De oorsprong van deze en de voorgaande verppligting ligt voor ons geheel in het duister.
4e Voor het afkondigen van een paar aanstaande echtelingen geniet de Predikant van gemelde gemeente vijftien stuivers, voor dat van vreemdelingen twee gulden en tien stuivers en voor het kerkelijk inzegenen van het huwelijk twee jonge hoenders, het laatste evenwel is in onbruik geraakt en wordt sedert jaren niet meer gevorderd. Voor het doopen van een kind ontvangt hij dertig cents of, zoo als dat nog heet, een schelling, en voor elke lijkrede - naar wij meenen - een gulden, vijftig cents. Voor kinderen echter worden deze niet gehouden, maar wordt de leeraar verzocht, om des zondags, na den grafenisdag: " ‘t in 't gebed effen an te reuren." Vroeger was de Predikant van Schoonebeek tevens vrij van ‘t haardsteegeld, om dat de hutte van den landssoldaat op pastoriegrond stond.

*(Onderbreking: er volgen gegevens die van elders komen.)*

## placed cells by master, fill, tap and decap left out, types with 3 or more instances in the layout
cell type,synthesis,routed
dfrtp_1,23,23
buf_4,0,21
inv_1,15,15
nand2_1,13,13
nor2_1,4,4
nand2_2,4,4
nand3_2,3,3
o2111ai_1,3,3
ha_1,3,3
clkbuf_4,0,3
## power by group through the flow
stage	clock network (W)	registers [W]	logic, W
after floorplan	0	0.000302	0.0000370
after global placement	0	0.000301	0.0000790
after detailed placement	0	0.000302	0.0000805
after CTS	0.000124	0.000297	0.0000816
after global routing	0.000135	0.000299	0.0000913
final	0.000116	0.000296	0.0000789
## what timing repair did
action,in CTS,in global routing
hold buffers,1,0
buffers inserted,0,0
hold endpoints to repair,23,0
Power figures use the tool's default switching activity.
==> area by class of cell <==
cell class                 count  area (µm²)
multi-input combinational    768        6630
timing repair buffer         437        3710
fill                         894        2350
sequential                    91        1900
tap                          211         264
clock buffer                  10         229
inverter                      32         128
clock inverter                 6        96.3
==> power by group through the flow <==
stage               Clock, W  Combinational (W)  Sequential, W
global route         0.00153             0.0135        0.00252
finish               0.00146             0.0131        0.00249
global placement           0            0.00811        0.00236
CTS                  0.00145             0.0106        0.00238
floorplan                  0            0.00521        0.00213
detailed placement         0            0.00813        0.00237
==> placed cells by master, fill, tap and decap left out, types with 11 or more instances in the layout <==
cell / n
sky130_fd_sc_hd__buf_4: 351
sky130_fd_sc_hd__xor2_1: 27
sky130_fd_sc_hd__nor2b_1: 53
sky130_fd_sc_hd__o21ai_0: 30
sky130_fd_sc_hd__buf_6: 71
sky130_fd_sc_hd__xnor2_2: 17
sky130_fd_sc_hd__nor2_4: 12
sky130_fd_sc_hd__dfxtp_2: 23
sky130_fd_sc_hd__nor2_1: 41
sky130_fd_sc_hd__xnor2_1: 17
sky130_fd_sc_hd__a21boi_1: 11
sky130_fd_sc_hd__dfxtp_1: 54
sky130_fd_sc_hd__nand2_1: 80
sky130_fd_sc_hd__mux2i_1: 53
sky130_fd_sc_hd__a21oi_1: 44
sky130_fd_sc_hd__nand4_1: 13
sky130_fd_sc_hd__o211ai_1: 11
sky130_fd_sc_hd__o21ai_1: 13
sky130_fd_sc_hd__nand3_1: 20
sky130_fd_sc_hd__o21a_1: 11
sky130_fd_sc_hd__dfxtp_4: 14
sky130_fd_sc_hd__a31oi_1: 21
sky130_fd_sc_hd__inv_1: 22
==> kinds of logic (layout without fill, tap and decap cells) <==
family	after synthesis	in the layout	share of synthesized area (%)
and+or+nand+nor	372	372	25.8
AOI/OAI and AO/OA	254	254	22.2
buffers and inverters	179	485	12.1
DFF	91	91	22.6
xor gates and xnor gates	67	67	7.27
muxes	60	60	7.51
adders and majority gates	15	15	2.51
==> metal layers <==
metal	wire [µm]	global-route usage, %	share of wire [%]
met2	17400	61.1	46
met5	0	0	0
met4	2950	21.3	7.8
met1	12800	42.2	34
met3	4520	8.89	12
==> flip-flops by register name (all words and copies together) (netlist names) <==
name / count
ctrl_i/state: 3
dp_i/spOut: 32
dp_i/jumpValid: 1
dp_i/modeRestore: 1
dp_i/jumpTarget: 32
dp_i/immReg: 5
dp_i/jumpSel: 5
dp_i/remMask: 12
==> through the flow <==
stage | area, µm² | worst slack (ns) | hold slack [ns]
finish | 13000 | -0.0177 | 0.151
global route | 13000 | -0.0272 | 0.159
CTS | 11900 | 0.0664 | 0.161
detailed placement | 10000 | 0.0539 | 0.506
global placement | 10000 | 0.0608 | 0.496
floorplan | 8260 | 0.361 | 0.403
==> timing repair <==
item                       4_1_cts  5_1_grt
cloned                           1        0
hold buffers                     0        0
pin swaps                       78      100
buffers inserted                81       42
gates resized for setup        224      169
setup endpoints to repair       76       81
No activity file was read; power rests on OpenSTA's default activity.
[src/rtl/ws_wrap_fix.sv]
module ws_wrap_fix
  import ws_pkg::*;
#(
  parameter int TW = 32
) (
  input  logic [TW-1:0]          tick_i,
  input  logic [TW-1:0]          ts_i,
  input  logic [NDL-1:0][TW-1:0] dl_i,
  output logic [NDL-1:0][TW-1:0] dl_o,
  output logic                   wrap_o
);
  assign wrap_o = tick_i < ts_i;

  for (genvar g = 0; g < NDL; g++) begin : g_dl
    assign dl_o[g] = (wrap_o && (dl_i[g] > ts_i)) ? '0 : dl_i[g];
  end
endmodule

[src/rtl/ws_write_update.sv]
module ws_write_update
  import ws_pkg::*;
#(
  parameter int TW        = 32,
  parameter int ACT_TICKS = 8,
  parameter int B4_HOLD   = 16,
  parameter int B0_STEP   = 24
) (
  input  logic [TW-1:0]          tick_i,
  input  logic [NDL-1:0][TW-1:0] dl_i,
  output logic [NDL-1:0][TW-1:0] dl_o
);
  localparam logic [TW-1:0] ACT_V  = TW'(ACT_TICKS);
  localparam logic [TW-1:0] HOLD_V = TW'(B4_HOLD);
  localparam logic [TW-1:0] STEP_V = TW'(B0_STEP);

  logic b4_lapsed, b0_lapsed;

  always_comb begin
    b4_lapsed = dl_i[DL_B4OFF] < tick_i;
    b0_lapsed = dl_i[DL_B0OFF] < tick_i;
    dl_o = dl_i;
    dl_o[DL_B5OFF] = tick_i + ACT_V;
    if (b4_lapsed) dl_o[DL_B4ON] = tick_i + ACT_V;
    dl_o[DL_B4OFF] = (b4_lapsed ? tick_i : dl_i[DL_B4OFF]) + HOLD_V;
    if (b0_lapsed) begin
      dl_o[DL_B0ON]  = tick_i + STEP_V;
      dl_o[DL_B0OFF] = tick_i + STEP_V + STEP_V;
    end else begin
      dl_o[DL_B0OFF] = dl_i[DL_B0OFF] + STEP_V;
    end
  end
endmodule

[src/rtl/ws_status_eval.sv]
module ws_status_eval
  import ws_pkg::*;
#(
  parameter int TW        = 32,
  parameter int SW        = 32,
  parameter int ACT_TICKS = 8
) (
  input  logic [TW-1:0]          tick_i,
  input  logic [NDL-1:0][TW-1:0] dl_i,
  input  logic [SW-1:0]          base_i,
  output logic [SW-1:0]          status_o
);
  localparam logic [TW:0] ACT_X = (TW+1)'(ACT_TICKS);

  logic [TW:0] near_lim;
  logic        b4_far, b5, b4, b0;

  always_comb begin
    near_lim = {1'b0, tick_i} + ACT_X;
    b4_far   = {1'b0, dl_i[DL_B4OFF]} > near_lim;
    b5       = tick_i < dl_i[DL_B5OFF];
    b4       = (dl_i[DL_B4OFF] > tick_i) && !b4_far && (dl_i[DL_B4ON] <= tick_i);
    b0       = (dl_i[DL_B0OFF] > tick_i) && (dl_i[DL_B0ON] <= tick_i);
    status_o = base_i;
    status_o[POS_B0] = b0;
    status_o[POS_B4] = b4;
    status_o[POS_B5] = b5;
  end
endmodule
[src/rtl/token_steer_cell.sv]
module token_steer_cell
    import token_steer_pkg::*;
#(
    parameter int unsigned ACK_SYNC     = 2,
    parameter bit          FIRST_IS_PUT = 1'b1
) (
    input  logic clk,
    input  logic rst_n,
    output logic tok_in_req,
    input  logic tok_in_ack,
    output logic put_tok_req,
    input  logic put_tok_ack,
    output logic get_tok_req,
    input  logic get_tok_ack,
    input  logic out_req,
    output logic out_ack
);

    logic [ASYNC_IN_W-1:0] raw_in;
    logic [ASYNC_IN_W-1:0] syn_in;
    logic                  in_ack_s;
    logic                  put_ack_s;
    logic                  get_ack_s;
    logic                  out_req_s;
    logic                  fwd_req;
    logic                  fwd_ack;

    assign raw_in = {tok_in_ack, put_tok_ack, get_tok_ack, out_req};

    token_steer_sync #(
        .WIDTH  (ASYNC_IN_W),
        .STAGES (ACK_SYNC)
    ) u_sync (
        .clk     (clk),
        .rst_n   (rst_n),
        .async_i (raw_in),
        .sync_o  (syn_in)
    );

    assign {in_ack_s, put_ack_s, get_ack_s, out_req_s} = syn_in;

    token_steer_fsm #(
        .FIRST_IS_PUT (FIRST_IS_PUT)
    ) u_steer (
        .clk     (clk),
        .rst_n   (rst_n),
        .in_ack  (in_ack_s),
        .put_ack (put_ack_s),
        .get_ack (get_ack_s),
        .fwd_ack (fwd_ack),
        .in_req  (tok_in_req),
        .put_req (put_tok_req),
        .get_req (get_tok_req),
        .fwd_req (fwd_req)
    );

    token_steer_join u_join (
        .clk       (clk),
        .rst_n     (rst_n),
        .down_req  (out_req_s),
        .fwd_req   (fwd_req),
        .joint_ack (fwd_ack)
    );

    assign out_ack = fwd_ack;

endmodule

[config.mk]
export PLATFORM = sky130hd
export DESIGN_NAME = token_steer_cell
export DESIGN_NICKNAME = d
export VERILOG_FILES = /design/src/rtl/token_steer_pkg.sv /design/src/rtl/token_steer_sync.sv /design/src/rtl/token_steer_fsm.sv /design/src/rtl/token_steer_join.sv /design/src/rtl/token_steer_cell.sv
export SDC_FILE = /design/constraint.sdc
export NUM_CORES = 1
export LEC_CHECK = 0
export BUFFER_PORTS_ARGS = -buffer_cell sky130_fd_sc_hd__buf_2
export CAP_MARGIN = 20
export CORE_AREA = 2 2 39 41
export DETAILED_ROUTE_END_ITERATION = 10
export DIE_AREA = 0 0 41 43
export GPL_ROUTABILITY_DRIVEN = 1
export PLACE_DENSITY = 0.81
export REMOVE_ABC_BUFFERS = 1
export SYNTH_ARGS = -nofsm -noshare
export SYNTH_HDL_FRONTEND = slang
export SYNTH_HIERARCHICAL = 1
export SYNTH_SLANG_ARGS = --single-unit
[constraint.sdc]
create_clock -name clk -period 1.9 [get_ports clk]
set_input_delay 0.19 -clock clk [delete_from_list [all_inputs] [get_ports clk]]
set_output_delay 0.19 -clock clk [all_outputs]
set_load 0.05 [all_outputs]
===== src/rtl/disp_rx_pkg.sv =====
package disp_rx_pkg;
  localparam int BYTE_W = 8;

  typedef enum logic {
    KIND_CMD  = 1'b0,
    KIND_DATA = 1'b1
  } frame_kind_e;
endpackage


===== src/rtl/disp_rx_sync.sv =====
module disp_rx_sync #(
  parameter int          W       = 1,
  parameter logic [W-1:0] RST_VAL = '0
) (
  input  logic         clk,
  input  logic         rst,
  input  logic [W-1:0] d_async,
  output logic [W-1:0] d_sync
);
  genvar g;
  generate
    for (g = 0; g < W; g++) begin : g_bit
      logic stage1, stage2;
      always_ff @(posedge clk) begin
        if (rst) begin
          stage1 <= RST_VAL[g];
          stage2 <= RST_VAL[g];
        end else begin
          stage1 <= d_async[g];
          stage2 <= stage1;
        end
      end
      assign d_sync[g] = stage2;
    end
  endgenerate
endmodule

5e Overigens bestaat het gemeentelijk tractement van den leeraar aldaar in verschillende andere pachten, waar onder hoofdzakelijk behooren de hooi- en rogge pachten.
Deze pachten worden door drie, daartoe gecommitteerde boeren bij de pacht schuldigen opgehaald, waarvoor zij bij laatst gemelden genieten, alles naar den tijd van den dag, koffij, stoete, pannekoeken of het middagmaal, terwijl door den predikant aan de tehuis brengers dier pachten wordt gegeven, maar dat het uur van den dag vereischt, of een borrel, of korfij
met stoete, of 't middagmaal, en daar en boven aan de drie gecommitteerden, behalve koffij en stoete, een flesch wijn, deze laatsten zijn als gecommitteerden dan tevens vrij van het gehoorzaam geld.